[Saved data entries]
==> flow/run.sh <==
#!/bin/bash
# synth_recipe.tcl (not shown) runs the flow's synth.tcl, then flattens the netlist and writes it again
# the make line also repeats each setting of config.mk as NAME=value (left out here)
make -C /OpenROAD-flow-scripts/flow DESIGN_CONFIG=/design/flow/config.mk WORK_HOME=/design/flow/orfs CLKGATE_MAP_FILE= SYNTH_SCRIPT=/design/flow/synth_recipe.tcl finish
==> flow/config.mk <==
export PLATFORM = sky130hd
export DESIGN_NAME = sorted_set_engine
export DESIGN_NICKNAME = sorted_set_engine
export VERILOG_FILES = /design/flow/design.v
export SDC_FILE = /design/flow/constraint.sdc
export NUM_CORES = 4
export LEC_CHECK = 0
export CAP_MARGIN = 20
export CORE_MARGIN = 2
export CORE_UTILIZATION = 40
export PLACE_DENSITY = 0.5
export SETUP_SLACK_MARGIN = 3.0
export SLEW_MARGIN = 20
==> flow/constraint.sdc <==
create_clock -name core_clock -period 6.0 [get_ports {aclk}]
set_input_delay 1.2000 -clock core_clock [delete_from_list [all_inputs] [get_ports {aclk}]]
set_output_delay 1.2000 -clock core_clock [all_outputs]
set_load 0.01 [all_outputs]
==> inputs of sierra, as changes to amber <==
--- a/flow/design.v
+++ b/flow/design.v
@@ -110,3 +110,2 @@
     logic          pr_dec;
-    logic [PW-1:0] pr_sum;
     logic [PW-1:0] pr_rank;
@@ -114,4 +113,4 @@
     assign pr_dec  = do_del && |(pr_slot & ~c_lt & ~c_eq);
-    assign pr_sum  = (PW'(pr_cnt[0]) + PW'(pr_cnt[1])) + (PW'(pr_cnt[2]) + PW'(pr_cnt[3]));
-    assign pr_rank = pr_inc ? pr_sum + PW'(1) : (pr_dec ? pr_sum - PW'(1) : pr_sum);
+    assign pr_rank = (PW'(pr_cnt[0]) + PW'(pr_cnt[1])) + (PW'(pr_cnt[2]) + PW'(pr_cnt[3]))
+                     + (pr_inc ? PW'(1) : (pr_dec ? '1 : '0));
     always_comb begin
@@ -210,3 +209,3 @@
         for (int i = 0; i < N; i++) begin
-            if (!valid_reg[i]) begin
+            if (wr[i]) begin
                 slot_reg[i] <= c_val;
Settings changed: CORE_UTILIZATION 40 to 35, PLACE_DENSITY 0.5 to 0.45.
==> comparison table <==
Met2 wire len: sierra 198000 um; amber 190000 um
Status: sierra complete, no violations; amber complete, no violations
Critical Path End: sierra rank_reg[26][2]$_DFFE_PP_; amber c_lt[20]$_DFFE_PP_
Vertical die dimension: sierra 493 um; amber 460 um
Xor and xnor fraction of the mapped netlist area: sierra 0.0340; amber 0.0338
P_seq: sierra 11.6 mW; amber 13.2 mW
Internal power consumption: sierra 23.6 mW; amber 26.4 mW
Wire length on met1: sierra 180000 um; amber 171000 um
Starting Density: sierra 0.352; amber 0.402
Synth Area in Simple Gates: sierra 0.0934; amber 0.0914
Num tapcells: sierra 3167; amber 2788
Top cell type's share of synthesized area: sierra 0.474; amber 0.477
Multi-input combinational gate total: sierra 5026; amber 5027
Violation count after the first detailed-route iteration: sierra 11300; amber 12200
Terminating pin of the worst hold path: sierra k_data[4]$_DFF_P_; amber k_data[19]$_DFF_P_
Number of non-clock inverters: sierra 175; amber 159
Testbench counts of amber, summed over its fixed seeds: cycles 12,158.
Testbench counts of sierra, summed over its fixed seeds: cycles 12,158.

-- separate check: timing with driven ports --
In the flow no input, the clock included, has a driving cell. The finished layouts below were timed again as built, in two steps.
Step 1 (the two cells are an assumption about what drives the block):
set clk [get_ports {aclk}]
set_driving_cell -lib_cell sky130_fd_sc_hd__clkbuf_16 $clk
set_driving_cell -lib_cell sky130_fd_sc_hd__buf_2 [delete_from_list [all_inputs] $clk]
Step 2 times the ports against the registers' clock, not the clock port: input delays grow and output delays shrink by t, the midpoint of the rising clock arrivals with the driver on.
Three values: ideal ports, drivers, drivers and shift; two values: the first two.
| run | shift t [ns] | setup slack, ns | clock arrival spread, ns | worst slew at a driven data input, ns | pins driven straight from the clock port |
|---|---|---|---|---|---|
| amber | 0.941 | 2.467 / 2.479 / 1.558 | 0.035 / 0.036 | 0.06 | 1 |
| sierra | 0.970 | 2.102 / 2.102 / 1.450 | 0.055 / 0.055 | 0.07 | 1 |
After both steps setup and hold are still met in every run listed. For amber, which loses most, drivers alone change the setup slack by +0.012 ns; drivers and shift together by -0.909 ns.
This is an optimization exercise on Yosys and OpenROAD, whose aim is small area, a short achievable clock period and few clock cycles per item, not a production implementation. Only simulation tests tie the RTL to the original design; equivalence was not proved. Power is estimated from default activity; no workload was simulated.

## wallace_mac
module wallace_mac (
    input  wire        clk,
    input  wire        arst_n,
    input  wire        req,
    output logic       ack,
    input  wire [15:0] a,
    input  wire [15:0] b,
    input  wire [31:0] acc,
    input  wire        cin,
    output logic [32:0] result
);
==> flow/config.mk <==
export PLATFORM = sky130hd
export DESIGN_NAME = wallace_mac
export DESIGN_NICKNAME = wallace_mac
export VERILOG_FILES = /design/flow/design.v
export SDC_FILE = /design/flow/constraint.sdc
export NUM_CORES = 4
export LEC_CHECK = 0
export CAP_MARGIN = 20
export CORE_MARGIN = 2
export CORE_UTILIZATION = 40
export CTS_BUF_LIST = sky130_fd_sc_hd__clkbuf_8
export SETUP_SLACK_MARGIN = 2.05
export SLEW_MARGIN = 20
export SYNTH_HIERARCHICAL = 1
export SYNTH_MINIMUM_KEEP_SIZE = 0
==> flow/constraint.sdc <==
create_clock -name core_clock -period 6.0 [get_ports {clk}]
set_input_delay 1.2000 -clock core_clock [delete_from_list [all_inputs] [get_ports {clk}]]
set_output_delay 1.2000 -clock core_clock [all_outputs]
set_load 0.01 [all_outputs]
standard.sh (not shown) runs the stock make flow with config.mk's settings and CLKGATE_MAP_FILE= SYNTH_SCRIPT=/design/flow/synth_recipe.tcl, a recipe that flattens the netlist after the stock synthesis.
==> flow/flow/run.sh <==
#!/bin/bash
# The standard layout (the standard.sh: ORFS synthesis and place and route,
# unchanged), except that the port buffers that global placement inserts on
# every input and output use a plain buffer cell rather than the delay cell
# the resizer would pick by default.
set -euo pipefail
export BUFFER_PORTS_ARGS="-buffer_cell ${PORT_BUFFER:-sky130_fd_sc_hd__buf_2}"
bash standard.sh > standard_flow.log 2>&1
The starting point passed the timing, DRC and antenna checks.
Testbench counts at the start, summed over its fixed seeds: cycles 16,000, items 8,000.
This is an optimization exercise on Yosys and OpenROAD, whose aim is small area, a short achievable clock period and few clock cycles per item, not a production implementation. RTL that was checked went through simulation tests only; none was proved equivalent to the original. Power is estimated from default activity; no workload was simulated.

==> inputs of v25 <==
==> flow/design.v (excerpt) <==
module ble_ad_structure_parser (
   input  logic             clock,
   input  logic             reset,
   input  logic             req_valid,
   output logic             req_stall,
   input  logic [16:0]      req_data,    
   output logic             rsp_valid,
   input  logic             rsp_stall,
   output logic [78:0]      rsp_data,    
   input  logic             csr_valid,
   output logic             csr_ready,
   input  logic [7:0]       csr_data
);
==> flow/config.mk <==
export PLATFORM = sky130hd
export DESIGN_NAME = ble_ad_structure_parser
export DESIGN_NICKNAME = ble_ad_structure_parser
export VERILOG_FILES = /design/flow/design.v
export SDC_FILE = /design/flow/constraint.sdc
export NUM_CORES = 4
export LEC_CHECK = 0
export CAP_MARGIN = 20
export CORE_MARGIN = 2
export CORE_UTILIZATION = 40
export CTS_BUF_LIST = sky130_fd_sc_hd__clkbuf_16
export CTS_CLUSTER_DIAMETER = 100
export CTS_CLUSTER_SIZE = 25
export SETUP_SLACK_MARGIN = 2.8
export SLEW_MARGIN = 20
export SYNTH_HIERARCHICAL = 1
export SYNTH_MINIMUM_KEEP_SIZE = 0
==> flow/constraint.sdc <==
create_clock -name core_clock -period 5.5 [get_ports {clock}]
set_input_delay 1.1000 -clock core_clock [delete_from_list [all_inputs] [get_ports {clock}]]
set_output_delay 1.1000 -clock core_clock [all_outputs]
set_load 0.01 [all_outputs]
standard.sh (not shown) runs the stock make flow with config.mk's settings and CLKGATE_MAP_FILE= SYNTH_SCRIPT=/design/flow/synth_recipe.tcl, a recipe that flattens the netlist after the stock synthesis.
==> flow/flow/run.sh <==
#!/bin/bash
# Standard layout, with the port buffers inserted before placement made of
# sky130_fd_sc_hd__buf_2 cells instead of the buffer buffer_ports picks by
# default, and without the adder-extraction step in synthesis (ABC maps the
# arithmetic as plain gates).
set -euo pipefail
export BUFFER_PORTS_ARGS="-buffer_cell sky130_fd_sc_hd__buf_2"
export ADDER_MAP_FILE=
bash standard.sh > standard_flow.log 2>&1
==> v35 (differences from v25) <==
--- a/flow/design.v
+++ b/flow/design.v
@@ -40,45 +40,38 @@
          8'h0F: type_class = C_RAND;
          8'h10: type_class = C_DEVID;
          8'h19: type_class = C_APPEAR;
          8'hFF: type_class = C_MANUF;
          default: type_class = C_NONE;
       endcase
    endfunction
    function automatic logic lt8(input logic [7:0] a, input logic [7:0] b);
-      logic r;
-      r = 1'b0;
-      for (int i = 0; i < 8; i++) r = (!a[i] && b[i]) || (!(a[i] ^ b[i]) && r);
-      lt8 = r;
+      logic [7:0] g, e;
+      logic [3:0] g2, e2;
+      logic [1:0] g4, e4;
+      g = ~a & b;
+      e = ~(a ^ b);
+      for (int i = 0; i < 4; i++) begin
+         g2[i] = g[2*i+1] | (e[2*i+1] & g[2*i]);
+         e2[i] = e[2*i+1] & e[2*i];
+      end
+      for (int i = 0; i < 2; i++) begin
+         g4[i] = g2[2*i+1] | (e2[2*i+1] & g2[2*i]);
+         e4[i] = e2[2*i+1] & e2[2*i];
+      end
+      lt8 = g4[1] | (e4[1] & g4[0]);
    endfunction
    function automatic logic [7:0] inc8(input logic [7:0] a);
-      logic c;
-      c = 1'b1;
-      for (int i = 0; i < 8; i++) begin
-         inc8[i] = a[i] ^ c;
-         c = c && a[i];
-      end
+      inc8[0] = ~a[0];
+      for (int i = 1; i < 8; i++) inc8[i] = a[i] ^ (&(a | ~((8'd1 << i) - 8'd1)));
    endfunction
    function automatic logic [7:0] dec8(input logic [7:0] a);
-      logic c;
-      c = 1'b1;
-      for (int i = 0; i < 8; i++) begin
-         dec8[i] = a[i] ^ c;
-         c = c && !a[i];
-      end
-   endfunction
-   function automatic logic [8:0] add8(input logic [7:0] a, input logic [7:0] b);
-      logic c;
-      c = 1'b0;
-      for (int i = 0; i < 8; i++) begin
-         add8[i] = a[i] ^ b[i] ^ c;
-         c = (a[i] && b[i]) || (c && (a[i] ^ b[i]));
-      end
-      add8[8] = c;
+      dec8[0] = ~a[0];
+      for (int i = 1; i < 8; i++) dec8[i] = a[i] ^ ~(|(a & ((8'd1 << i) - 8'd1)));
    endfunction
 endpackage
 module bap_front (
    input  logic               clock,
    input  logic               reset,
    input  logic               req_valid,
    output logic               req_stall,
    input  logic [16:0]        req_data,
@@ -86,18 +79,18 @@
    input  logic [7:0]         name_limit,
    output logic               rsp_valid,
    input  logic               rsp_stall,
    output logic [78:0]        rsp_data
 );
    logic full, pop, wide_pend, wide_take, pop_ok, wide_ok, push, wide_push, h_recend;
    bap_pkg::entry_type ent;
    logic [63:0] acc;
-   logic       in_v, in_first, in_lz, in_l1, in_bz, in_dneg, in_known, in_pre, in_nm;
-   logic [7:0] in_b, in_lm1, in_d;
+   logic       in_v, in_first, in_act, in_end, in_s2, in_bz, in_known, in_pre, in_nm;
+   logic [7:0] in_b;
    logic [3:0] in_cls;
    bap_pkg::phase_type phase_ff;
    logic [7:0] offs_ff, rem_ff, pos_ff;
    logic [6:0] cnt_ff;
    logic [1:0] stat_ff;
    logic [3:0] cls_ff;
    logic nz_ff, drec_ff, nmn_ff;
    logic go, accept, wstall, name_ok;
@@ -127,54 +120,64 @@
    assign st_if = in_v && full;
    bap_stall u_stall (.st_reg(st_reg), .st_if(st_if), .rsp_stall(rsp_stall),
                       .req_stall(req_stall));
    assign accept = req_valid && !req_stall;
    assign csr_ready = !in_v;
    assign name_ok = bap_pkg::lt8(pos_ff, name_limit);
    logic [8:0] dfull;
    logic [8:0] dsum;
-   assign dsum = bap_pkg::add8(req_data[8:1], ~req_data[16:9]);
+   assign dsum = {1'b0, req_data[8:1]} + {1'b0, ~req_data[16:9]};
    assign dfull = {!dsum[8], dsum[7:0]};
+   logic [7:0] onext, lin, lm1in;
+   logic act_in, end_in, s2_in;
+   always_comb begin
+      lin = req_data[8:1];
+      lm1in = bap_pkg::dec8(lin);
+      if (!in_v) onext = offs_ff;
+      else if (in_first) onext = {7'd0, in_act};
+      else onext = in_act ? bap_pkg::inc8(offs_ff) : offs_ff;
+      act_in = (lin != 8'd0) && (req_data[0] || bap_pkg::lt8(onext, lin));
+      end_in = (lin != 8'd0) && (req_data[0] ? (lin == 8'd1) : (onext == lm1in));
+      s2_in = dfull[8] || (!req_data[0] && bap_pkg::lt8(dfull[7:0], onext));
+   end
    always_ff @(posedge clock) begin
       if (reset) begin
          in_v <= 1'b0; vnf_ff <= 1'b0;
       end else if (accept) begin
          in_v <= 1'b1; vnf_ff <= !req_data[0];
       end else if (go) begin
          in_v <= 1'b0; vnf_ff <= 1'b0;
       end
    end
    always_ff @(posedge clock) begin
       if (accept) begin
          in_first <= req_data[0];
          in_b <= req_data[16:9];
-         in_lm1 <= bap_pkg::dec8(req_data[8:1]);
-         in_lz <= (req_data[8:1] == 8'd0);
-         in_l1 <= (req_data[8:1] == 8'd1);
+         in_act <= act_in;
+         in_end <= end_in;
          in_bz <= (req_data[16:9] == 8'd0);
-         in_d <= dfull[7:0];
-         in_dneg <= dfull[8];
+         in_s2 <= s2_in;
          in_known <= bap_pkg::type_is_known(req_data[16:9]);
          in_cls <= bap_pkg::type_class(req_data[16:9]);
          in_pre <= !in_v;
          in_nm <= name_ok;
       end
    end
    bap_pkg::phase_type ph;
    logic [7:0] rem, ps;
    logic [6:0] cn, cm1;
    logic [1:0] st;
    logic [3:0] cls;
    logic       act, endb, nm, stop2, is_name, rec, wide, half, drec_n, nmn_n, nz_n;
    logic [3:0] kind, mask;
    always_comb begin
-      act = !in_lz && (in_first || !bap_pkg::lt8(in_lm1, offs_ff));
-      endb = !in_lz && (in_first ? in_l1 : (offs_ff == in_lm1));
-      stop2 = in_dneg || (!in_first && bap_pkg::lt8(in_d, offs_ff));
+      act = in_act;
+      endb = in_end;
+      stop2 = in_s2;
       nm = in_pre ? in_nm : nmn_ff;
       is_name = (cls_ff == bap_pkg::C_SNAME) || (cls_ff == bap_pkg::C_NAME);
       ph = in_first ? bap_pkg::PH_LEN : phase_ff;
       cn = in_first ? 7'd0 : cnt_ff;
       cm1 = 7'(bap_pkg::dec8({1'b0, cnt_ff}));
       rem = rem_ff;
       ps = pos_ff;
       st = stat_ff;
@@ -292,16 +295,18 @@
             phase_ff <= bap_pkg::PH_LEN; offs_ff <= '0; cnt_ff <= '0; nz_ff <= 1'b0;
          end
       end
    end
    always_ff @(posedge clock) begin
       if (go && act) begin
          rem_ff <= rem; pos_ff <= ps; stat_ff <= st; cls_ff <= cls;
          drec_ff <= drec_n; nmn_ff <= nmn_n;
+      end else if (go) begin
+         nmn_ff <= name_ok;
       end
    end
    logic in_data;
    assign in_data = !in_first && (phase_ff == bap_pkg::PH_DATA);
    for (genvar k = 0; k < 8; k++) begin : g_acc
       always_ff @(posedge clock) begin
          if (go && in_data && kw && lane == 3'(k)) acc[8*k +: 8] <= in_b;
       end
- ABC_AREA: default -> 1
- CTS_CLUSTER_SIZE: 25 -> 30
- SETUP_SLACK_MARGIN: 2.8 -> 2.9
==> flow_summary.yaml <==
critical_path:
  cp_num_cells: 5
layout:
  most_common_cell_after_layout_fill_and_taps_aside: "edfxtp_1"
  clock_area_frac: 0.0283
  nNonClkInverters: 38
  multi_input_area_share: 0.378
  regArea_um2: 6030
logic_synthesis:
  synthesis.area_um2: 11100
  synth_register_bits: 211
power:
  combinationalPowerShare: 0.111
sta:
  layout_worst_path_cycle_share: 0.502
min_path:
  hold-path-endpoint: "u_front.cls_ff[2]"
routing:
  total_met2_wirelength_after_detailed_routing_mm: 12.2
clocking:
  cts.repair_timing.setup_buffer_count: 15
floorplan:
  core_area_um2: 27100
status:
  run_status: "finished clean"
That was v25.
==> flow_summary.yaml <==
status:
  run_status: "finished clean"
layout:
  nNonClkInverters: 229
  clock_area_frac: 0.0493
critical_path:
  cp_num_cells: 4
routing:
  total_met2_wirelength_after_detailed_routing_mm: 11.8
logic_synthesis:
  synthesis.area_um2: 10700
sta:
  layout_worst_path_cycle_share: 0.463
min_path:
  hold-path-endpoint: "u_front.nz_ff"
floorplan:
  core_area_um2: 26100
That was v35.
Testbench counts of v35, summed over its fixed seeds: cycles 94,479, bytes 91,371.
Function not checked in v25: the RTL went through the layout flow alone.

==> separate check: timing with driven ports <==
The results above use ideal ports. As a check the final layouts listed here were re-extracted and re-timed, cells and wires unchanged. Step 1, drivers: a clkbuf_16 drives clock and a buf_2 each remaining input, both assumed. Step 2 also shifts input and output timing later by t, the mid clock arrival at the registers, as if the neighbouring blocks saw the same clock. Three values: no drivers, after step 1, after step 2; two values: the first two.
run	t (ns)	setup slack, ns	slew at the worst register clock pin (ns)
v25	0.524	2.740 / 2.692 / 2.403	0.10 / 0.10
v35	0.476	2.953 / 2.916 / 2.541	0.08 / 0.08
After both steps every run listed still meets setup and hold. The setup slack of v35, which loses most, moves by -0.037 ns with the drivers and by -0.412 ns with both steps.
From an optimization exercise on the open Yosys and OpenROAD flow, aimed at small area, a short achievable clock period and few clock cycles per item; shortcuts taken in it are not production practice.
Function was checked by simulation only, so behaviour that the tests miss may differ from the original.

## flow/design.v (module list and top-level ports; edited modules follow where they fit)
// module fir_mac_pp: 3 lines
// module fir_mac_pps: 3 lines
// module fir_mac_ppb: 3 lines
// module fir_mac_ppbs: 3 lines
// module fir_mac_row: 9 lines
// module fir_mac_rowb: 9 lines
// module fir_mac_fa: 4 lines
// module fir_mac_ha: 4 lines
// module fir_mac_tree: 7021 lines
// module fir_mac_engine: 97 lines
module fir_mac_engine
#(
   parameter int S_WIDTH = 24,
   parameter int S_DEPTH = 29,
   parameter int C_WIDTH = 18
) (
   input  logic                       clk,
   input  logic                       reset,
   input  logic [S_WIDTH*S_DEPTH-1:0] shiftRegI,
   input  logic [S_WIDTH*S_DEPTH-1:0] shiftRegQ,
   input  logic                       empty,
   input  logic [C_WIDTH*S_DEPTH-1:0] coeffs,
   output logic                       canShift,
   output logic [S_WIDTH-1:0]         outI,
   output logic [S_WIDTH-1:0]         outQ,
   output logic                       outValid,
   input  logic                       outReady
);
  // ...
==> flow/flow/run.sh <==
#!/bin/bash
# The standard layout (standard.sh, unchanged synthesis and steps), except that the
# port buffers that buffer_ports puts on every input and output are plain
# sky130_fd_sc_hd__buf_1 cells instead of the delay buffer it picks by default.
set -euo pipefail
export BUFFER_PORTS_ARGS="-buffer_cell sky130_fd_sc_hd__buf_1"
bash standard.sh > standard.log 2>&1
==> flow/standard.sh <==
#!/bin/bash
# synth_recipe.tcl (not shown) runs the flow's synth.tcl, then flattens the netlist and writes it again
# the make line also repeats each setting of config.mk as NAME=value (left out here)
make -C /OpenROAD-flow-scripts/flow DESIGN_CONFIG=/design/flow/config.mk WORK_HOME=/design/flow/orfs CLKGATE_MAP_FILE= SYNTH_SCRIPT=/design/flow/synth_recipe.tcl "${@:-finish}"
==> flow/config.mk <==
export PLATFORM = sky130hd
export DESIGN_NAME = fir_mac_engine
export DESIGN_NICKNAME = fir_mac_engine
export VERILOG_FILES = /design/flow/design.v
export SDC_FILE = /design/flow/constraint.sdc
export NUM_CORES = 4
export LEC_CHECK = 0
export ABC_CLOCK_PERIOD_IN_PS = 4000
export CAP_MARGIN = 20
export CORE_AREA = 10 10 890 890
export DIE_AREA = 0 0 900 900
export PLACE_DENSITY = 0.5
export SETUP_SLACK_MARGIN = 5
export SLEW_MARGIN = 20
export SYNTH_HIERARCHICAL = 1
==> flow/constraint.sdc <==
create_clock -name core_clock -period 12.0 [get_ports {clk}]
set_input_delay 2.4000 -clock core_clock [delete_from_list [all_inputs] [get_ports {clk}]]
set_output_delay 2.4000 -clock core_clock [all_outputs]
set_load 0.01 [all_outputs]
What follows belongs to an exercise in optimizing a design on an open flow for small area, a short achievable clock period and few clock cycles per item; a production flow would make more cautious choices. Function was checked by simulation only, so behaviour that the tests miss may differ from the original. Power is estimated from default activity; no workload was simulated.

## lzw_dict_cam
module lzw_dict_cam #(
   parameter int  DATA_W    = 8,
   parameter int  CODE_W    = 12,
   parameter int  NUM_ENTRY = 64,
   parameter int  BASE_CODE = 256,
   localparam int CNT_W     = lzw_cam_pkg::count_width(NUM_ENTRY)
) (
   input  logic                 clk,
   input  logic                 rst,
   input  logic                 req_valid,
   output logic                 req_ready,
   input  logic [CODE_W-1:0]    req_prefix,
   input  logic [DATA_W-1:0]    req_sym,
   input  logic                 req_insert,
   output logic                 rsp_valid,
   input  logic                 rsp_ready,
   output logic                 rsp_hit,
   output logic [CODE_W-1:0]    rsp_code,
   output logic                 rsp_inserted,
   output logic                 rsp_dict_reset,
   input  logic                 clear,
   output logic                 full,
   output logic [CNT_W-1:0]     count
);
Size: ~51 I/O pins, roughly 0.057 mm^2 of cells after synthesis.
make LEC_CHECK=0 ABC_CLOCK_PERIOD_IN_PS=2500 CAP_MARGIN=20 CORE_MARGIN=2 CORE_UTILIZATION=65 CTS_CLUSTER_DIAMETER=100 CTS_CLUSTER_SIZE=24 PLACE_DENSITY=0.75 SETUP_SLACK_MARGIN=3.0 SLEW_MARGIN=20 TNS_END_PERCENT=30 finish   # period 6.0 ns
run.sh (not shown) runs the stock make flow with config.mk's settings and CLKGATE_MAP_FILE= SYNTH_SCRIPT=/design/flow/synth_recipe.tcl, a recipe that flattens the netlist after the stock synthesis.
Testbench counts at the start, summed over its fixed seeds: cycles 32,008, items 32,000.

▶ [EXERCISE DIRECTIONS]: Scan the entries above for the word "aclk" and collect each line holding it.

▶ [RESULT BELOW]:
create_clock -name core_clock -period 6.0 [get_ports {aclk}]
set_input_delay 1.2000 -clock core_clock [delete_from_list [all_inputs] [get_ports {aclk}]]
set clk [get_ports {aclk}]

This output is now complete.